Oczy, pełne wiary w swe siły, odrzucające lęk. Oczy, roziskrzone poprzez
wyzwanie. Oczy, bez ciemności, bez bezimienności cienia. Oczy, które odnalazły
kolory. Oczy, spoglądające w przyszłość. Zmieniło się, twoje postrzegania świata. Sam nie wiesz kiedy, stałeś się właśnie
przyszłością, którą sam wykreujesz.
wtorek, 5 stycznia 2016
Coś nieuchwytnego.
Budzisz się i nie wiesz kim jesteś? Znasz swoją tożsamość, jako człowiek, ale cóż
prócz tego? Może równolegle jesteś
gwiazdą, ledwie widoczną na niebie o bladym świcie, dającą ostatnie wskazówki
nocnym wędrowcom, szukającym swej drogi.
Być może, staniesz się spóźnionym promykiem słońca, który obudzi zmęczonego wędrowca, dając mu odpocząć, lecz
jednocześnie dając mu szansę przedłużającą dotarcie do kresu swego
przeznaczenia. Kto wie, czy nie staniesz się kroplą rosy gaszącą pragnienie, ratującą
życie. Nie zmienisz przeznaczenia, choć tyle razy
wydaje się tobie, że pomyliło ciebie z kimś innym. Próbować jednak, nie jest niczym złym i choćby
bywały niepowodzenia, nie możesz się tak po prostu poddawać. Zasypiasz z miłością w sercu, i niemożliwym
zdawało się tobie przebudzenie, bez tego uczucia. Przychodzi jednak chwila, która ma na imię
zwątpienie. Próbujesz ją zrozumieć, a
ona z ciebie kpi. Nie otrzymasz bezpośredniej odpowiedzi. Są za to
niezrozumiałości, których możesz nie dostrzegać, lub nie chce się dostrzec. Zrozumienie byłoby wybawieniem dla rozsądku, ale
czym jest jego brak?
Urzeka nas łąka pełna rozkwitających kwiatów. Górskie strumienie, wraz
ze swą siłą wydobywającą, niby z ni kąt Jesteśmy
zafascynowani, bezmiarem mórz i oceanów. Mimo strachu, odczuwamy podziw dla
burz i wiatrów, dla ich potęgi. W tym
wszystkim próbujemy odnaleźć siebie. Może, właśnie jesteśmy to my. My ,jesteśmy
tymi żywiołami nie dającymi się okiełznać.

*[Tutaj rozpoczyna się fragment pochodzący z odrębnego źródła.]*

$ cat config.mk
export PLATFORM = sky130hd
export DESIGN_NAME = tnk_cell
export DESIGN_NICKNAME = d
export VERILOG_FILES = /design/src/rtl/core/tnk_pkg.sv /design/src/rtl/core/tnk_cell.sv
export SDC_FILE = /design/constraint.sdc
export NUM_CORES = 1
export LEC_CHECK = 0
export ABC_AREA = 0
export BUFFER_PORTS_ARGS = -buffer_cell sky130_fd_sc_hd__buf_4
export CAP_MARGIN = 20
export CORE_UTILIZATION = 39
export CTS_CLUSTER_DIAMETER = 150
export DETAILED_ROUTE_END_ITERATION = 6
export GPL_TIMING_DRIVEN = 1
export PLACE_DENSITY = 0.69
export SLEW_MARGIN = 10
export SYNTH_ARGS = -nofsm -noshare
export SYNTH_HDL_FRONTEND = slang
export SYNTH_SLANG_ARGS = --single-unit
$ cat constraint.sdc
create_clock -name clk -period 5.5 [get_ports clk]
set_input_delay 1.375 -clock clk [delete_from_list [all_inputs] [get_ports clk]]
set_output_delay 1.375 -clock clk [all_outputs]
set_load 0.01 [all_outputs]
$ cat src/rtl/core/tnk_pkg.sv
`timescale 1ns / 1ps

package tnk_pkg;

	localparam int KEY_W     = 32;
	localparam int PAY_W     = 32;
	localparam int DEPTH_DEF = 128;

	// One kept entry: signed key and the payload that travels with it.
	typedef struct packed {
		logic signed [KEY_W-1:0] key;
		logic [PAY_W-1:0]        payload;
	} entry_t;

endpackage

$ cat src/rtl/core/tnk_cell.sv
`timescale 1ns / 1ps

module tnk_cell (
	input  logic                          clk,
	input  logic                          arst_n,
	input  logic                          en,
	input  logic signed [tnk_pkg::KEY_W-1:0] in_key,
	input  logic [tnk_pkg::PAY_W-1:0]     in_payload,
	input  tnk_pkg::entry_t               nbr_entry,
	input  logic                          nbr_le,
	output tnk_pkg::entry_t               entry,
	output logic                          le
);
	import tnk_pkg::*;

	entry_t entry_q;

	// Kept key at or below the incoming key.
	assign le    = (entry_q.key <= in_key);
	assign entry = entry_q;

	// Shift down when the upper neighbor also sits at or below the key,
	// take the new entry at the top of the run, hold otherwise.
	always_ff @(posedge clk or negedge arst_n) begin
		if (!arst_n) begin
			entry_q <= '1;
		end else if (en) begin
			if (nbr_le) begin
				entry_q <= nbr_entry;
			end else if (le) begin
				entry_q.key     <= in_key;
				entry_q.payload <= in_payload;
			end
		end
	end

endmodule

==> results by group, run 1 <==
Global route
  – Wire length of the first global-routing pass: 16,600 µm
  – Overall Global Routing Usage: 18.69%
  – Remaining global-route overflow: 0
  – Pin count of the biggest net entering global routing: 96
  – Number of antenna violations at the first check in global routing: 0
  – Number of global-route vias before repair: 3,506

Route
  – Iteration count of the initial detailed-routing pass: 4
  – Vias per cell: 4.847
  – Number of DRC violations after detailed routing: 0
  – WL per Instance: 14.70 µm
  – Total vias in the final route: 3,383
  – Final antenna-violating net count: 0
  – Overall routed net length: 10,260 µm
  – First-iteration detailed-routing DRC count: roughly 130

Layout
  – Proportion of layout cells with a drive suffix above 1: 67.56%
  – Layout Cell Area excl Fill: 6095 µm²
  – Area growth from synthesis to layout: 40.94%
  – Final standard cell utilization of the core: 56.22%
  – Final Net Count: 717
  – Number of diodes added for antenna fixing: 0
  – Number of flip-flops under the largest register name: 64
  – Non-filler cells in the finished layout: 698

Timing
  – Setup Viol. Count Final: 0
  – Unrepaired setup endpoints after global routing: no
  – Tcrit/Tclk final: 81.77%
  – Crit path time final: about 4.5 ns
  – Final critical-path setup slack: 1.003 ns
  – WHS: 0.5052 ns
  – Final count of hold timing violations: 0
  – Setup skew after layout: 0.01383 ns
  – Number of pins exceeding their max-slew limit in the final report: 0
  – Slew HR: 35.72%
  – Final total negative setup slack: 0 ns
  – Worst-margin pin slew: 0.9642 ns
  – Peak clock frequency supported by timing: 222.3 MHz

Placement
  – Placed Cells incl. Taps: 682
  – Post-DP Area: 5826 µm²
  – Routability Congestion: 0.7646
  – Placed wire-length estimate: 7493 µm
  – DP Worst Slack: 0.9699 ns
  – # port buffers: 196

Synthesis
  – Mean instance size in the synthesized netlist: 11.95 µm²
  – Count of unique library cells instantiated by Yosys: 29
  – Cell types with the largest area share after synthesis: dfstp_2, mux2_4, mux2_2, ha_1, o21ai_0
  – Sequential fraction of the synthesis area: 38.89%
  – Leading area contributor after synthesis: dfstp_2
  – Post-synthesis net count: 526
  – Count of state elements after synthesis: 64
  – Share of Yosys cell area claimed by the top area cell type: 38.89%
  – Count of warnings emitted by yosys: 0
  – Number of cells produced by synthesis: 362
  – Synthesized cell area: 4324 µm²

Critical path
  – Endpoint arrival time on the critical path: ~3.1 ns
  – Worst Setup Path Type: in -> out
  – Sort of element at the end of the critical path: output port
  – Type of element launching the critical path: input pin
  – Flop2flop setup slack: 2.36 ns
  – Data required time of the worst path: about 4 ns
  – Largest fanout on the critical path: 2

Clock tree
  – Buffer cell driving the clock tree root: clkbuf_8
  – Post-CTS Setup Inserts: 0
  – Clock tree from TritonCTS: built
  – Cts hold-fix bufs: 0
  – Worst-case clock buffer depth: 2
  – Sink Count: 64
  – CTS buffer count: 9
  – Clk slew on worst S/H paths: 0.07 ns
  – Clock insertion delay at the later pin of the skew report: 0.34 ns
  – Number of gates resized after cts: 0
  – H-Tree Level Count: 3

Power and ir drop
  – Portion of total power attributed to combinational logic: 45.2%
  – Fraction of power consumed by the clock network: 19.6%
  – Internal: 1.937 mW
  – Total power: 2.788 mW
  – Switching Share: 30.53%
  – Pwr/cell area: 457.4 nW/µm²
  – Register share of total power: 35.2%
  – Worst vdd rail ir drop: 193.6 µV
  – Static leakage: 3.060 nW
  – Switching power summed over all nets: 0.8511 mW

Floorplanning
  – Initial Utilization: roughly two fifths
  – Number of top-level pins: 197
  – Die Outline Area: 11,510 µm²
  – Number of placement rows: 38
  – Die outline height: about 110 µm
  – Floorplan die width: 107.3 µm
  – Placeable core region: roughly 11,000 µm²

Worst hold path
  – Path type of the worst min-delay path: reg -> reg

Status
  – Result of the run: complete, no violations

Run
  – Reported max-cap violation count: 0
kinds of logic after synthesis:
group           Yosys count  synth area share [%]
compound gates           62                 7.928
fa+ha+maj                32                 9.259
buf+inv                  52                 7.176
flops                    64                 38.89
mux                      97                 30.32
simple gates             55                 6.424
placed cells by master (no fill, tap or decap), types with 2 or more instances in the layout:
master     instances
buf_4            197
dfstp_2           64
mux2_4            59
nand2_1           38
o21ai_0           38
mux2_2            36
inv_1             34
ha_1              32
a21oi_1           15
clkbuf_8          10
nand3_1            5
and4_1             4
nand4_1            4
bufinv_16          4
mux2i_1            2
power by group through the flow:
stage | Sequential, mW | Clock [mW] | Combinational (mW)
finish | 0.980 | 0.547 | 1.26
global route | 1.02 | 0.591 | 1.37
CTS | 0.982 | 0.568 | 1.28
detailed placement | 0.978 | 0 | 1.28
global placement | 0.971 | 0 | 1.26
floorplan | 1.06 | 0 | 0.699
cell usage after synthesis:
cell type and number:
nand2_2 1, buf_1 2, nand3_1 5, mux2i_1 2
a21oi_1 15, clkbuf_1 8, a21o_2 1, inv_1 34
a21boi_1 1, o211ai_1 1, nand4_1 4, a211oi_1 1
mux2_2 36, ha_1 32, o211a_1 1, a21o_1 1
nor2b_1 1, o21ai_0 38, and4_1 4, nor3_4 1
nor4_4 1, dfstp_2 64, a311oi_1 1, nand2_1 38
o311a_2 1, a221oi_1 1, buf_2 1, buf_12 7
mux2_4 59
routing by layer:
metal	track usage, %	share of wire, %
met5	0	0
met4	7.730	1.0
met3	4.419	6.3
met2	31.38	50
met1	22.95	43
critical path, cell delays in order:
cell and delay, ns:
buf_4 0.08, inv_1 0.04, ha_1 0.30, nand2_1 0.14
o21ai_0 0.11, a221oi_1 0.29, o211ai_1 0.16, a21oi_1 0.21
o21ai_0 0.10, a21o_2 0.19, buf_4 0.14
worst paths after layout:
check	start	endpoint	depth (start not counted)
max in group asynchronous	arst_n	entry[63]$_DFFE_PN1P_	1
setup reg to reg	entry[59]$_DFFE_PN1P_	entry[1]$_DFFE_PN1P_	9
hold reg to reg	entry[32]$_DFFE_PN1P_	entry[32]$_DFFE_PN1P_	2
hold / removal	entry[32]$_DFFE_PN1P_	entry[32]$_DFFE_PN1P_	2
setup / recovery	in_key[7]	le	11
min in group asynchronous	arst_n	entry[46]$_DFFE_PN1P_	1
area by class of cell:
| class | count | area, µm² |
|---|---|---|
| well taps | 140 | 175.2 |
| flip-flops and latches | 64 | 1682 |
| fillers | 954 | 4746 |
| clock inverters | 5 | 127.6 |
| clock buffers | 11 | 141.4 |
| repair buffers | 198 | 1499 |
| multi-input cells | 246 | 2342 |
| inverters | 34 | 127.6 |
Power figures use the tool's default switching activity.
==> inputs of run 2 (changes only) <==
--- a/config.mk
+++ b/config.mk
@@ -12,7 +12,7 @@
 export CTS_CLUSTER_DIAMETER = 150
 export DETAILED_ROUTE_END_ITERATION = 6
 export GPL_TIMING_DRIVEN = 1
-export PLACE_DENSITY = 0.69
+export PLACE_DENSITY = 0.72
 export SLEW_MARGIN = 10
 export SYNTH_ARGS = -nofsm -noshare
 export SYNTH_HDL_FRONTEND = slang
==> constraint.sdc (replaced) <==
create_clock -name clk -period 3.67 [get_ports clk]
set_input_delay 0.9175 -clock clk [delete_from_list [all_inputs] [get_ports clk]]
set_output_delay 0.9175 -clock clk [all_outputs]
set_load 0.01 [all_outputs]
==> results by group, run 2 (synthesis gave the netlist of run 1 again) <==
Global route
  – Met3 Usage GRT: 3.450%
  – Remaining global-route overflow: 0
  – Met1 GRT Util: a little under a quarter
  – Most used routing layer in global routing: met2
  – Met2 capacity usage during global routing: 30.88%
  – Number of global-route vias before repair: 3,479
  – Pin count of the biggest net entering global routing: between 60 and 70
  – Number of antenna violations at the first check in global routing: 0
  – Overall Global Routing Usage: 18.49%
  – Wire length of the first global-routing pass: 16,440 µm

Timing
  – Final total negative setup slack: 0 ns
  – Tcrit/Tclk final: a little under 100%
  – Unrepaired setup endpoints after global routing: no
  – Final count of hold timing violations: 0
  – Crit path time final: 3.580 ns
  – Setup skew after layout: 0.01138 ns
  – Final critical-path setup slack: roughly 0.090 ns
  – Number of pins exceeding their max-slew limit in the final report: 0
  – Slew HR: 46.35%
  – Worst-margin pin slew: 0.8047 ns
  – WHS: 0.5136 ns
  – Peak clock frequency supported by timing: 279.3 MHz
  – Setup Viol. Count Final: 0

Placement
  – Routability Congestion: roughly 0.8
  – DP Worst Slack: 0.03961 ns
  – Placed wire-length estimate: 7798 µm
  – # port buffers: a little under 200

Route
  – Number of DRC violations after detailed routing: 0
  – Total vias in the final route: 3,407
  – WL per Instance: 15.00 µm
  – Overall routed net length: around 10,000 µm
  – Vias per cell: 4.867
  – First-iteration detailed-routing DRC count: 151
  – Iteration count of the initial detailed-routing pass: 4
  – Final antenna-violating net count: 0

Floorplanning
  – Die outline height: roughly 110 µm
  – Number of top-level pins: 197
  – Die Outline Area: 11,510 µm²
  – Placeable core region: 10,840 µm²
  – Floorplan die width: between 100 and 150 µm
  – Number of placement rows: 38
  – Initial Utilization: 39.89%

Clock tree
  – Sink Count: 64
  – Worst-case clock buffer depth: 2
  – Clk slew on worst S/H paths: 0.07 ns
  – Cts hold-fix bufs: 0
  – H-Tree Level Count: 3
  – Post-CTS Setup Inserts: 0
  – CTS buffer count: 9
  – Buffer cell driving the clock tree root: clkbuf_8
  – Clock tree from TritonCTS: built
  – Clock insertion delay at the later pin of the skew report: 0.35 ns

Critical path
  – Sort of element at the end of the critical path: output port
  – Data required time of the worst path: 2.75 ns
  – Endpoint arrival time on the critical path: ~2.7 ns
  – Number of cells on the worst reg-to-reg path: 10
  – Endpoint of the lowest-slack register-to-register path: entry[9]$_DFFE_PN1P_
  – Worst Setup Path Type: in -> out
  – Largest fanout on the critical path: 2
  – Flop2flop setup slack: 0.95 ns
  – FF-to-FF Start: entry[59]$_DFFE_PN1P_
  – Type of element launching the critical path: input pin

Layout
  – Proportion of layout cells with a drive suffix above 1: 68.39%
  – Most frequent standard cell in the layout excluding fill and tap cells: buf_4
  – Number of diodes added for antenna fixing: 0
  – Area growth from synthesis to layout: 41.15%
  – Total of fill cells in the finished design: 952
  – Number of flip-flops under the largest register name: 64
  – Multi-input gate area in the final layout: 2365 µm²
  – Final Net Count: 720
  – Highest-count cells in the layout ignoring fill and taps: buf_4, dfstp_2, mux2_4, nand2_1, mux2_2
  – Register area: 1682 µm²

Worst hold path
  – Min-Delay Startpoint: entry[32]$_DFFE_PN1P_
  – Path type of the worst min-delay path: reg -> reg
  – Number of cells on the worst hold path: 2
  – Worst hold endpoint: entry[32]$_DFFE_PN1P_

Power and ir drop
  – Worst vdd rail ir drop: roughly 300 µV
  – Static leakage: 3.064 nW
  – Total power: roughly 4.1 mW
  – Pwr/cell area: 673.2 nW/µm²

Status
  – Result of the run: complete, no violations

Run
  – Reported max-cap violation count: 0
## run 2: per-stage QoR
step | area (µm²) | utilization (%) | instances
finish | 6103 | 56.30 | 700
global route | 6103 | 56.30 | 700
CTS | 6081 | 56.09 | 700
detailed placement | 5861 | 54.06 | 685
global placement | 5861 | 54.06 | 685
floorplan | 4324 | - | 362
## run 2: worst max-delay path by stage
stage               endpoint  startpoint  depth (start not counted)  slack, ns
finish                    le   in_key[7]                         11       0.09
global route              le   in_key[5]                         11      0.001
CTS                       le   in_key[7]                         11       0.03
detailed placement        le   in_key[7]                         11       0.04
global placement          le   in_key[5]                         11       0.10
floorplan                 le   in_key[7]                          9       0.45
## run 2: worst max-delay path, stage by stage
cell	delay, ns
buf_4	0.11
inv_1	0.11
ha_4	0.23
a21oi_2	0.13
o21ai_0	0.10
a221oi_1	0.29
o211ai_1	0.18
a21oi_1	0.20
o21ai_1	0.08
a21o_2	0.19
buf_4	0.14
## run 2: layout make-up
class                           count  area share, %
Tap cell                          140          2.870
Sequential cell                    64          27.55
Clock buffer                       12          2.542
Inverter                           34          2.091
Timing Repair Buffer              201          25.13
Clock inverter                      3          1.066
Multi-Input combinational cell    246          38.75
## run 2: per-layer routing
| layer | up-vias | wire, µm |
|---|---|---|
| li1 | 1653 | - |
| met1 | 1619 | 4429 |
| met2 | 123 | 5258 |
| met3 | 12 | 642 |
| met4 | 0 | 169 |
| met5 | - | 0 |
## run 2: report_power, final
group	leakage (nW)	switching [mW]	internal, mW
Clock	0.112	0.271	0.415
Sequential	0.673	0.246	1.24
Combinational	2.28	0.782	1.16
## run 2: timing repair
item	4_1_cts	5_1_grt
endpoints found under the setup margin	0	1
gates resized for setup	0	7
hold endpoints to repair	0	0
==> inputs of run 3 (changes only) <==
--- a/config.mk
+++ b/config.mk
@@ -6,8 +6,9 @@
 export NUM_CORES = 1
 export LEC_CHECK = 0
 export ABC_AREA = 0
-export BUFFER_PORTS_ARGS = -buffer_cell sky130_fd_sc_hd__buf_4
+export BUFFER_PORTS_ARGS = -buffer_cell sky130_fd_sc_hd__clkbuf_2
 export CAP_MARGIN = 20
+export CORE_MARGIN = 3
 export CORE_UTILIZATION = 39
 export CTS_CLUSTER_DIAMETER = 150
 export DETAILED_ROUTE_END_ITERATION = 6
==> results by group, run 3 (synthesis gave the netlist of run 1 again) <==
Timing
  – Final count of hold timing violations: 0
  – Peak clock frequency supported by timing: 278.4 MHz
  – Slew HR: 55.38%
  – WHS: 0.5081 ns
  – Setup skew after layout: 0.01147 ns
  – Number of pins exceeding their max-slew limit in the final report: 0
  – Setup Viol. Count Final: 0
  – Tcrit/Tclk final: ~98%
  – Worst-margin pin slew: 0.6693 ns
  – Crit path time final: 3.592 ns

Critical path
  – FF-to-FF Start: entry[39]$_DFFE_PN1P_
  – Cell with the largest stage delay on the worst path: ha_1
  – Number of buffer and inverter instances along the worst setup path: 3
  – Flop2flop setup slack: 0.95 ns
  – Sort of element at the end of the critical path: output port
  – Cell Chain, Critical Path: clkbuf_2, inv_1, ha_1, a21oi_2, o21ai_0, a221oi_1, o211ai_1, a21oi_1, o21ai_0, a21o_2, clkbuf_2
  – Number of cells on the worst reg-to-reg path: 10
  – Number of cells on the critical path: 11
  – Endpoint of the lowest-slack register-to-register path: entry[19]$_DFFE_PN1P_
  – Start point of the critical path: in_key[7]
  – Crit-path max cell delay: roughly 0.33 ns
  – Type of element launching the critical path: input pin
  – Largest fanout on the critical path: 2
  – Data required time of the worst path: 2.75 ns
  – Endpoint arrival time on the critical path: 2.67 ns
  – Worst Setup Path Type: in -> out
  – Gate family responsible for the most delay along the worst path: compound AO/OA/AOI/OAI gates

Route
  – Vias per cell: 4.880
  – Number of DRC violations after detailed routing: 0
  – Iteration count of the initial detailed-routing pass: 4
  – WL per Instance: ~15 µm
  – First-iteration detailed-routing DRC count: 164
  – Overall routed net length: 10,560 µm
  – Final antenna-violating net count: 0
  – Total vias in the final route: 3,406

Power and ir drop
  – Static leakage: 2.945 nW
  – Pwr/cell area: 692.5 nW/µm²
  – Worst vdd rail ir drop: 379.7 µV

Floorplanning
  – Die outline height: ~110 µm
  – Number of top-level pins: 197
  – Number of placement rows: 37
  – Floorplan die width: between 100 and 150 µm
  – Placeable core region: 10,560 µm²
  – Initial Utilization: 40.97%
  – Die Outline Area: 12,390 µm²

Global route
  – Number of antenna violations at the first check in global routing: 0
  – Pin count of the biggest net entering global routing: between 50 and 60
  – Wire length of the first global-routing pass: 17,280 µm
  – Remaining global-route overflow: 0
  – Overall Global Routing Usage: 17.25%
  – Number of global-route vias before repair: 3,659

Worst hold path
  – Path type of the worst min-delay path: reg -> reg
  – Number of cells on the worst hold path: 2
  – Min-Delay Startpoint: entry[32]$_DFFE_PN1P_
  – Worst hold endpoint: entry[32]$_DFFE_PN1P_

Layout
  – Final Net Count: 722
  – Proportion of layout cells with a drive suffix above 1: 68.51%
  – Most frequent standard cell in the layout excluding fill and tap cells: clkbuf_2
  – Number of diodes added for antenna fixing: 0
  – Layout Cell Area excl Fill: about 5600 µm²
  – Total of fill cells in the finished design: 940
  – Highest-count cells in the layout ignoring fill and taps: clkbuf_2, dfstp_2, mux2_4, o21ai_0, nand2_1
  – Number of flip-flops under the largest register name: 64
  – Area growth from synthesis to layout: 30.09%

Clock tree
  – Clock tree from TritonCTS: built
  – Clock insertion delay at the later pin of the skew report: 0.35 ns
  – Sink Count: 64
  – Worst-case clock buffer depth: 2
  – Buffer cell driving the clock tree root: clkbuf_8
  – H-Tree Level Count: 3
  – Clk slew on worst S/H paths: about 0.070 ns
  – CTS buffer count: 9

Placement
  – # port buffers: 196
  – Post-DP Area: 5375 µm²
  – Routability Congestion: 0.8685
  – Placed wire-length estimate: about 8100 µm

Run
  – Reported max-cap violation count: 0

Status
  – Result of the run: complete, no violations
## run 3: changes by cell type in the layout (fill, tap and decap cells not counted)
cell / delta
o21ai_0: +2
o21ai_1: -2
buf_4: -193
buf_2: +1
clkbuf_2: +194
## run 3: area by class of cell
| cell class | count | area [µm²] | area share [%] |
|---|---|---|---|
| flip-flops and latches | 64 | 1682 | 29.89 |
| clock inverters | 3 | 65.06 | 1.157 |
| multi-input cells | 246 | 2365 | 42.04 |
| inverters | 34 | 127.6 | 2.269 |
| clock buffers | 12 | 155.1 | 2.758 |
| well taps | 136 | 170.2 | 3.025 |
| repair buffers | 203 | 1061 | 18.86 |
## run 3: how the worst max path moves through the flow
stage,to
final,le
after global routing,le
after CTS,le
after detailed placement,le
after global placement,le
after floorplan,le
## run 3: stage by stage
stage / cells / utilization (%) / TNS [ns] / setup slack [ns] / power (mW)
floorplan: 362 / - / 0 / 0.4477 / 2.632
detailed placement: 682 / 50.92 / 0 / 0.04768 / 3.192
global route: 698 / 53.30 / -0.009085 / -0.009085 / 4.164
global placement: 682 / 50.92 / 0 / 0.05737 / 3.142
CTS: 697 / 53.01 / 0 / 0.04033 / 3.916
finish: 698 / 53.30 / 0 / 0.07800 / 3.895
## run 3: per-layer routing
| metal | routed length [µm] | GRT usage [%] | part of all wire (%) | vias to the layer above |
|---|---|---|---|---|
| li1 | - | - | - | 1660 |
| met1 | 4239 | 19.99 | 40 | 1599 |
| met2 | 5356 | 29.51 | 51 | 124 |
| met3 | 707 | 5.022 | 6.7 | 23 |
| met4 | 261 | 7.543 | 2.5 | 0 |
| met5 | 0 | 0 | 0 | - |
## run 3: what timing repair did
item / in CTS / in global routing
setup buffers: 0 / 1
hold buffers: 0 / 0
gates resized for setup: 0 / 5
endpoints found under the setup margin: 0 / 1
hold endpoints to repair: 0 / 0
## run 3: worst min-delay path, stage by stage (launching register included)
cell     delay, ns
dfstp_2       0.37
inv_1         0.07
mux2i_1       0.07
## run 3: power by group
group,total [mW],switching [mW],internal (mW)
registers,1.47,0.231,1.23
logic,1.74,0.782,0.955
clock network,0.692,0.277,0.415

Spróbujmy odnaleźć siebie. Nie
dajmy się stłamsić regułom, kanonom, przyzwyczajeniom. Chcesz być wiatrem
nieokiełznanym, bądź nim! Chcesz być przepięknym kwiatem, bądź nim. Chcesz być szaleństwem, to twój wybór. Chcesz
być sobą, to zostań sobą i to będzie prawda.